だが、それ以上に、差別や卑下の対象である僕が、これ程立派な場所に住むことをよく思わない人もいるだろうと思ったのだ。
だけど――シャルとマスターだけが味方だったこの半年間から、手を差し伸べてくれる人が隣にいることが嬉しくて……ハルトは目を潤ませてクレアと視線を交わした。
「……ここに住まわせてください」
「うん!これからもよろしくね」
この日、ハルトとクレア、合流したダグラスは、ハルトの新たな家に必要な物を買い揃えるべく街中を歩き回った。
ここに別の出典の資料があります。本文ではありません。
$ cat src/rtl/cpwm_pkg.sv
package cpwm_pkg;
   typedef enum logic {
      DT_TRAIL = 1'b0,
      DT_LEAD  = 1'b1
   } dt_edge_e;
endpackage

$ cat src/rtl/cpwm_timebase.sv
module cpwm_timebase #(
   parameter int CNT_W = 16,
   parameter int PRE_W = 4
) (
   input  logic             clk,
   input  logic             rst_n,
   input  logic [CNT_W-1:0] period_i,
   input  logic [PRE_W-1:0] clk_div_i,
   output logic [CNT_W-1:0] cnt_o,
   output logic             up_o,
   output logic [CNT_W-1:0] per_o,
   output logic             tick_o,
   output logic             load_o
);
   logic [PRE_W-1:0] pre_q;
   logic [CNT_W-1:0] cnt_q;
   logic [CNT_W-1:0] per_q;
   logic             up_q;

   assign tick_o = (pre_q >= clk_div_i);
   assign load_o = tick_o && !up_q && (cnt_q == '0);

   always_ff @(posedge clk or negedge rst_n) begin
      if (!rst_n) begin
         pre_q <= '0;
      end else if (tick_o) begin
         pre_q <= '0;
      end else begin
         pre_q <= pre_q + PRE_W'(1);
      end
   end

   always_ff @(posedge clk or negedge rst_n) begin
      if (!rst_n) begin
         cnt_q <= '0;
         up_q  <= 1'b0;
         per_q <= '0;
      end else if (tick_o) begin
         if (up_q) begin
            if (cnt_q >= per_q) begin
               up_q  <= 1'b0;
               cnt_q <= cnt_q - CNT_W'(1);
            end else begin
               cnt_q <= cnt_q + CNT_W'(1);
            end
         end else if (cnt_q == '0) begin
            up_q  <= 1'b1;
            cnt_q <= CNT_W'(1);
            per_q <= period_i;
         end else begin
            cnt_q <= cnt_q - CNT_W'(1);
         end
      end
   end

   assign cnt_o = cnt_q;
   assign up_o  = up_q;
   assign per_o = per_q;
endmodule

$ cat src/rtl/cpwm_slice.sv
module cpwm_slice
   import cpwm_pkg::*;
#(
   parameter int CNT_W = 16
) (
   input  logic             clk,
   input  logic             rst_n,
   input  logic             load_i,
   input  logic [CNT_W-1:0] cnt_i,
   input  logic             up_i,
   input  logic [CNT_W-1:0] per_i,
   input  logic [CNT_W-1:0] duty_i,
   input  logic [CNT_W-1:0] dtime_i,
   input  logic             lead_i,
   input  logic             pol_high_i,
   input  logic             force_low_i,
   output logic             pwm_o
);
   localparam int EW = CNT_W + 2;

   logic [CNT_W-1:0] duty_q;
   logic [CNT_W-1:0] dt_q;
   dt_edge_e         mode_q;
   logic [EW-1:0]    c, d, t, p;
   logic             act;
   logic             out_q;

   always_ff @(posedge clk or negedge rst_n) begin
      if (!rst_n) begin
         duty_q <= '0;
         dt_q   <= '0;
         mode_q <= DT_TRAIL;
      end else if (load_i) begin
         duty_q <= duty_i;
         dt_q   <= dtime_i;
         mode_q <= dt_edge_e'(lead_i);
      end
   end

   assign c = EW'(cnt_i);
   assign d = EW'(duty_q);
   assign t = EW'(dt_q);
   assign p = EW'(per_i);

   // Active window is symmetric about the counter peak; dead time moves one edge.
   always_comb begin
      if (d == '0) begin
         act = 1'b0;
      end else if (mode_q == DT_LEAD) begin
         act = up_i ? (c + d >= p + t)
                    : ((c + d >= p) && (c + t <= p + d));
      end else begin
         act = up_i ? (c + d >= p) : (c + d + t >= p);
      end
   end

   always_ff @(posedge clk or negedge rst_n) begin
      if (!rst_n) begin
         out_q <= 1'b0;
      end else if (force_low_i) begin
         out_q <= 1'b0;
      end else begin
         out_q <= pol_high_i ? act : ~act;
      end
   end

   assign pwm_o = out_q;
endmodule

$ cat src/rtl/cpwm_dt_bank.sv
module cpwm_dt_bank #(
   parameter int NUM_CH = 3,
   parameter int CNT_W  = 16,
   parameter int PRE_W  = 4
) (
   input  logic                         clk,
   input  logic                         rst_n,
   input  logic [CNT_W-1:0]             period_i,
   input  logic [PRE_W-1:0]             clk_div_i,
   input  logic [NUM_CH-1:0][CNT_W-1:0] duty_i,
   input  logic [NUM_CH-1:0][CNT_W-1:0] dtime_i,
   input  logic [NUM_CH-1:0]            dt_lead_i,
   input  logic [NUM_CH-1:0]            pol_high_i,
   input  logic [NUM_CH-1:0]            force_low_i,
   output logic [NUM_CH-1:0]            pwm_o,
   output logic [CNT_W-1:0]             cnt_o,
   output logic                         cnt_up_o
);
   if (NUM_CH < 1) begin : g_bad_ch
      $error("cpwm_dt_bank: NUM_CH must be at least 1");
   end
   if (CNT_W < 4) begin : g_bad_cnt
      $error("cpwm_dt_bank: CNT_W must be at least 4");
   end
   if (PRE_W < 1) begin : g_bad_pre
      $error("cpwm_dt_bank: PRE_W must be at least 1");
   end

   logic [CNT_W-1:0] per_q;
   logic             tick;
   logic             load;

   cpwm_timebase #(.CNT_W(CNT_W), .PRE_W(PRE_W)) u_tb (
      .clk       (clk),
      .rst_n     (rst_n),
      .period_i  (period_i),
      .clk_div_i (clk_div_i),
      .cnt_o     (cnt_o),
      .up_o      (cnt_up_o),
      .per_o     (per_q),
      .tick_o    (tick),
      .load_o    (load)
   );

   for (genvar g = 0; g < NUM_CH; g++) begin : g_ch
      cpwm_slice #(.CNT_W(CNT_W)) u_slice (
         .clk         (clk),
         .rst_n       (rst_n),
         .load_i      (load),
         .cnt_i       (cnt_o),
         .up_i        (cnt_up_o),
         .per_i       (per_q),
         .duty_i      (duty_i[g]),
         .dtime_i     (dtime_i[g]),
         .lead_i      (dt_lead_i[g]),
         .pol_high_i  (pol_high_i[g]),
         .force_low_i (force_low_i[g]),
         .pwm_o       (pwm_o[g])
      );
   end
endmodule

$ cat config.mk
export PLATFORM = sky130hd
export DESIGN_NAME = cpwm_dt_bank
export DESIGN_NICKNAME = d
export VERILOG_FILES = /design/src/rtl/cpwm_pkg.sv /design/src/rtl/cpwm_timebase.sv /design/src/rtl/cpwm_slice.sv /design/src/rtl/cpwm_dt_bank.sv
export SDC_FILE = /design/constraint.sdc
export NUM_CORES = 1
export LEC_CHECK = 0
export BUFFER_PORTS_ARGS = -buffer_cell sky130_fd_sc_hd__buf_4
export CORE_MARGIN = 2
export CORE_UTILIZATION = 40
export DETAILED_ROUTE_END_ITERATION = 10
export MAX_ROUTING_LAYER = met4
export PLACE_DENSITY = 0.59
export SYNTH_ARGS = -nofsm -noshare
export SYNTH_HDL_FRONTEND = slang
export SYNTH_SLANG_ARGS = --single-unit
$ cat constraint.sdc
create_clock -name clk -period 5.4 [get_ports clk]
set_input_delay 0.54 -clock clk [delete_from_list [all_inputs] [get_ports clk]]
set_output_delay 0.54 -clock clk [all_outputs]
set_load 0.01 [all_outputs]
==> results of run 1 <==
-- report_power, final --
part           switching (µW)  total [µW]  leakage, µW  internal [µW]
clock network             496        1350     0.000308            857
logic                    4320        7890       0.0103           3570
registers                 183        1310      0.00176           1120
-- layout by cell type, fill, tap and decap left out, types with 66 or more instances in the layout --
cell type  netlist  routed
inv_1          120     120
nor2_1         163     162
o21ai_0         95      86
mux2_1          98      98
nor3_1          72      66
a21o_1          93      93
xnor2_1        122     115
buf_4            4     268
ha_1           474     470
a21oi_1        183     163
nand2_1        111     107
dfrtp_1        139     135
-- registers in the layout (all words and copies together) (netlist names) --
register / count
g_ch.u_slice.pwm_o: 3
g_ch.u_slice.dt_q: 48
u_tb.per_o: 16
u_tb.up_o: 1
u_tb.pre_q: 4
u_tb.cnt_o: 16
g_ch.u_slice.mode_q: 3
g_ch.u_slice.duty_q: 48
-- kinds of logic after synthesis --
kind of cell,synth area share
muxes,0.0674
adders and majority gates,0.301
and+or+nand+nor,0.144
xor gates and xnor gates,0.0795
buffers and inverters,0.0298
AOI/OAI and AO/OA,0.210
DFF,0.168
-- final cells by class --
| class | count | area [µm²] | area share |
|---|---|---|---|
| Multi-Input combinational cell | 2086 | 17100 | 0.694 |
| Clock inverter | 12 | 221 | 0.00901 |
| Sequential cell | 139 | 3480 | 0.142 |
| Clock buffer | 18 | 429 | 0.0175 |
| Tap cell | 680 | 851 | 0.0346 |
| Inverter | 120 | 450 | 0.0183 |
| Timing Repair Buffer | 272 | 2070 | 0.0844 |
-- stage by stage --
stage	total power (µW)	setup WS [ns]	setup TNS, ns	instances	utilization
4_1_cts	10200	0.00965	0	3315	0.470
2_1_floorplan	6450	0.00923	0	2381	-
3_3_place_gp	8570	-0.105	-0.105	3283	0.456
3_5_place_dp	8720	-0.225	-0.232	3283	0.456
5_1_grt	11600	-0.170	-0.276	3327	0.479
6_report	10600	0.163	0	3327	0.479
-- repair_timing --
item / in CTS / in global routing
gates resized for setup: 9 / 89
buffers inserted: 2 / 12
pin swaps: 2 / 51
setup endpoints to repair: 2 / 3
-- per-layer routing --
metal	global-route usage	vias to the layer above
li1	-	9434
met1	0.318	9082
met2	0.458	555
met3	0.0431	193
met4	0.139	0
met5	-	-
-- worst max-delay path, delay by kind of cell, from the launching register on --
kind	cells	cell delay, ns
adder cells (fa/ha/maj)	3	0.92
AND/OR/NAND/NOR	4	0.85
flip-flops	1	0.50
buffers and inverters	1	0.18
AO/OA/AOI/OAI	11	1.96
XOR/XNOR	2	0.26
multiplexers	2	0.43
-- cells in the mapped netlist (17+ instances only) --
cell	number
ha_1	474
a21oi_1	183
nor2_1	163
dfrtp_1	139
xnor2_1	122
inv_1	120
nand2_1	111
mux2_1	98
o21ai_0	95
a21o_1	93
nor3_1	72
xor2_1	66
nand3_1	63
o21ai_1	58
o21a_1	44
nor2b_1	36
nand2b_1	31
mux2i_1	28
nor4_1	28
nand4_1	25
o21bai_1	22
a31oi_1	21
or3_1	21
a211oi_1	20
o31ai_1	18
clkbuf_1	17
-- worst min-delay path by stage --
stage | end | slack [ns]
CTS | g_ch[1].u_slice.dt_q[5] | 0.14
detailed placement | u_tb.pre_q[0] | 0.51
floorplan | g_ch[0].u_slice.dt_q[0] | 0.24
finish | g_ch[1].u_slice.dt_q[5] | 0.07
global placement | u_tb.pre_q[0] | 0.48
global route | g_ch[1].u_slice.dt_q[5] | 0.16
==> impl_metrics.yaml, run 1 <==
status:
  status: "complete, no violations"
global_routing:
  grt_overflow: 0
  grt_max_degree: 93
  grt_pass1_wl_um: 108000
  antenna_found_initial: 2
  grt_usage: 0.274
  grt_pass1_vias: 18900
worst_setup_path:
  path_class: "reg -> reg"
  crit_required_ns: 5.77
  cp_data_arrival_time_ns: 5.60
  max_stage_delay_ns: 0.50
  crit_end: "g_ch[2].u_slice.pwm_o"
  end_kind: "flop"
  crit_chain: "ha_1 -> nor2b_1 -> o21a_1 -> o311ai_1 -> nand3_1 -> o41ai_2 -> buf_4 -> xnor2_1 -> ha_1 -> or3_1 -> o21ai_2 -> a31oi_2 -> xor2_1 -> ha_1 -> a21o_1 -> a211oi_2 -> o21ai_1 -> a41o_1 -> nor3b_2 -> mux2i_1 -> a22oi_1 -> o211ai_1 -> mux2_1"
  reg2reg_slack_ns: 0.16
  r2r-end: "g_ch[2].u_slice.pwm_o"
  path_max_fanout: 4
  cp_common_cell: "ha_1"
  critPathLaunch: "u_tb.cnt_o[3]"
  slowest_stage: "dfrtp_1"
  worstSetupStartpointType: "flop"
  r2r-start: "u_tb.cnt_o[3]"
  ff2ff_path_depth: 23
routing:
  firstDrtPassIters: 5
  drtIter0Drc: 1104
  ant_nets: 0
  post_drt_wl_per_cell_um: 21.3
  top_layer: "met4"
  drcViolationCount: 0
  m1WireLength_um: 29400
  num_vias: 19300
  vias_per_cell: 5.79
  wl_um: 70900
  wl_met3_um: 3590
  wl_met2_um: 33700
place:
  dpl-instance-area_um2: 23400
  dp_hpwl_um: 56700
  place_congestion: 0.954
  portBuffers: 146
timing:
  drv_slew: 0
  relSlewSlack: 0.292
  holdWs_ns: 0.0699
  period_share: 0.970
  hold_violations: 0
  finClkSkew_ns: 0.0140
  rsz0062_at_grt: "true"
  tightest_slew_ns: 1.06
  finalSetupViolations: 0
  fmax_mhz: 191
  period_minus_slack_ns: 5.24
final_layout:
  layout.nets: 3252
  stdcell_area_um2: 24600
  fillCellCount: 4986
  antennaDiodeCount: 0
  drive_above_1_share: 0.151
  synthToLayoutAreaGrowth_pct: 18.7
synth:
  yosys.area.top_type: "ha_1"
  postSynthCellCount: 2381
  syn_area_per_cell_um2: 8.70
  synth_fp_nets: 2997
  synth_flop_cell: "dfrtp_1"
  ys_async_sr_fraction: 1.00
  synth.area.top_cells: "ha_1, dfrtp_1, mux2_1"
  syn-cell-area_um2: 20700
  synth_edf_count: 0
  ys_ff_latch: 139
  seq_area_frac_synth: 0.168
  yosys_warnings: 0
  synth_top_area_share: 0.286
  synth.distinct_cells: 74
clock_network:
  cts.sinks: 139
  clock_latency_ns: 0.49
  cts_buffers: 17
  clk_pin_slew_worst_paths_ns: 0.06
  cts.path.max_buffers: 2
  cts_tree: "done"
  htreeDepth: 4
  clock-root-buffer: "clkbuf_16"
  hold_buffers: 0
pwr:
  leakage_uw: 0.0124
  powerDensity_nw_per_um2: 429
  peakVddDrop_mv: 0.246
die:
  io-pin-count: 147
  coreArea_um2: 51300
  rows: 83
  die_w_um: 232
  dieArea_um2: 53600
  initial_core_util: 0.404
  die_height_um: 232
hold_path:
  hold_path_class: "in -> async"
flow_run:
  maxCapViolCount: 0
Power figures use the tool's default switching activity.
==> run 2: changes to the inputs <==
--- a/config.mk
+++ b/config.mk
@@ -10,7 +10,7 @@
 export CORE_UTILIZATION = 40
 export DETAILED_ROUTE_END_ITERATION = 10
 export MAX_ROUTING_LAYER = met4
-export PLACE_DENSITY = 0.59
+export PLACE_DENSITY = 0.57
 export SYNTH_ARGS = -nofsm -noshare
 export SYNTH_HDL_FRONTEND = slang
 export SYNTH_SLANG_ARGS = --single-unit
==> constraint.sdc (replaced) <==
create_clock -name clk -period 6.3 [get_ports clk]
set_input_delay 0.63 -clock clk [delete_from_list [all_inputs] [get_ports clk]]
set_output_delay 0.63 -clock clk [all_outputs]
set_load 0.01 [all_outputs]
==> run 2 against run 1 <==
Critical path depth up 1. Fmax down 12%. Register-to-register slack improved by 0.20 ns. Critical endpoint is now g_ch[0].u_slice.pwm_o. Count of clock-buffer cells in the layout up 1. Die area stayed put. First-iteration DRC count grew 6.0%. Cell area fell by 4.8%. Worst setup slack improved by 0.20 ns. Clock power decreased by 23%.
==> impl_metrics.yaml, run 2 (synthesis gave the netlist of run 1 again) <==
place:
  dpl-instance-area_um2: 22800
  dp_hpwl_um: 55400
  place_congestion: 0.952
  portBuffers: 146
final_layout:
  final_common_cell: "ha_1"
  final_cell_mix: "ha_1, buf_4, a21oi_1, nor2_1, dfrtp_1"
  reg_top3: "g_ch.u_slice.dt_q: 48 flops, g_ch.u_slice.duty_q: 48 flops"
  layout.nets: 3169
  stdcell_area_um2: 23400
  drive_above_1_share: 0.0908
  synthToLayoutAreaGrowth_pct: 13.0
clock_network:
  cts.path.max_buffers: 2
  clock-root-buffer: "clkbuf_16"
  hold_buffers: 0
  cts_resized: 0
  clock_latency_ns: 0.50
  cts.sinks: 139
  htreeDepth: 4
  cts_setup_buffers: 0
  cts_tree: "done"
  cts_buffers: 17
  clk_pin_slew_worst_paths_ns: 0.07
timing:
  finClkSkew_ns: 0.0157
  period_share: 0.943
  relSlewSlack: 0.300
  period_minus_slack_ns: 5.94
  final.setup.tns_ns: 0
  hold_violations: 0
  drv_slew: 0
  tightest_slew_ns: 1.05
  rsz0062_at_grt: "false"
  finalSetupViolations: 0
  fmax_mhz: 168
hold_path:
  hold_path_class: "in -> async"
routing:
  drtIter0Drc: 1170
  firstDrtPassIters: 6
  ant_nets: 0
  vias_per_cell: 5.77
  post_drt_wl_per_cell_um: 21.5
  wl_um: 69800
  drcViolationCount: 0
  num_vias: 18700
worst_setup_path:
  cp_data_arrival_time_ns: 6.32
  crit_required_ns: 6.69
  cp_top_family: "compound AO/OA/AOI/OAI gates"
  cp_num_buf_inv: 2
  cp_common_cell: "ha_1"
  end_kind: "flop"
  path_max_fanout: 17
  slowest_stage: "a2111oi_0"
  path_depth: 24
  max_stage_delay_ns: 0.49
  path_class: "reg -> reg"
  crit_chain: "buf_4 -> ha_1 -> a21o_1 -> a21oi_1 -> o21bai_1 -> a21o_1 -> a21oi_1 -> o211ai_1 -> a2111oi_0 -> buf_4 -> nor3_1 -> nor2_1 -> ha_1 -> nand2_1 -> nor4_1 -> or3_1 -> xor2_1 -> ha_1 -> and4_1 -> nand4_1 -> nand3_1 -> o211ai_1 -> a32oi_1 -> mux2_1"
  worstSetupStartpointType: "flop"
  ff2ff_path_depth: 24
flow_run:
  maxCapViolCount: 0
die:
  coreArea_um2: 51300
  dieArea_um2: 53600
  rows: 83
  die_w_um: 232
  io-pin-count: 147
  initial_core_util: 0.404
  die_height_um: 232
global_routing:
  grt_overflow: 0
  antenna_found_initial: 0
  grt_max_degree: 81
  grt_usage: 0.272
  grt_pass1_wl_um: 107000
  grt_pass1_vias: 18400
pwr:
  peakVddDrop_mv: 0.265
  powerDensity_nw_per_um2: 355
  leakage_uw: 0.0118
status:
  status: "complete, no violations"
## run 2: power breakdown
| part | total [µW] | switching, µW | internal (µW) | leakage (µW) |
|---|---|---|---|---|
| registers | 1130 | 168 | 961 | 0.00176 |
| logic | 6130 | 3490 | 2640 | 0.00982 |
| clock network | 1040 | 459 | 581 | 0.000266 |
| total | 8300 | 4120 | 4180 | 0.0118 |
## run 2: cell type report
type / instances / area (µm²)
multi-input combinational: 2086 / 16600
tap: 680 / 851
inverter: 120 / 450
antenna: 1 / 2.50
clock buffer: 19 / 433
sequential: 139 / 3480
fill: 5101 / 27900
timing repair buffer: 189 / 1420
clock inverter: 13 / 143
## run 2: path summary, 6_finish.rpt
| path | start | endpoint | slack, ns |
|---|---|---|---|
| setup reg to reg | u_tb.cnt_o[1] | g_ch[0].u_slice.pwm_o | 0.36 |
| min in group clk | duty_i[17] | g_ch[1].u_slice.duty_q[1] | 0.34 |
| max in group asynchronous | rst_n | g_ch[2].u_slice.dt_q[12] | 4.83 |
| hold / removal | rst_n | u_tb.cnt_o[11] | 0.14 |
| setup / recovery | u_tb.cnt_o[1] | g_ch[0].u_slice.pwm_o | 0.36 |
| hold reg to reg | u_tb.pre_q[0] | u_tb.pre_q[0] | 0.49 |
## run 2: metal layers
layer	global-route usage	routed length [µm]	share of wire	vias up
li1	-	-	-	9295
met1	0.332	30700	0.44	8858
met2	0.450	32800	0.47	469
met3	0.0385	3290	0.047	122
met4	0.115	3090	0.044	0
met5	-	0	0	-
## run 2: metrics by stage
step | util | setup WS [ns] | hold WS [ns] | instances | power (µW)
after floorplan | - | 0.687 | 0.334 | 2381 | 5520
after global placement | 0.445 | 0.669 | 0.486 | 3214 | 7080
after detailed placement | 0.445 | 0.545 | 0.486 | 3214 | 7170
after CTS | 0.456 | 0.483 | 0.202 | 3246 | 8290
after global routing | 0.456 | 0.0823 | 0.196 | 3246 | 9150
final | 0.456 | 0.362 | 0.137 | 3247 | 8300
帰る頃にはヘトヘトになり、なんとか組み立てたベッドに倒れ込む。信頼できる真新しい天井を見上げ、脳裏にあの旅の思い出を映した。
「でも……そろそろ――」
不意に表情を曇らせて漏れ出た言葉。寂しさを纏い、静寂に霧散したそれは、ハルトの決意で始まった物語の、終わりを意味するものだった。
その日の夜、クレアの家で引越しを祝い、賑やかな時はあっという間に過ぎ去った。
クレアとアン、グラが楽しそうに触れ合ったり、酔ったダグラスがステラに腕相撲を挑んで惨敗したり――この日の思い出を、ハルトはしっかりと瞳に焼き付けた。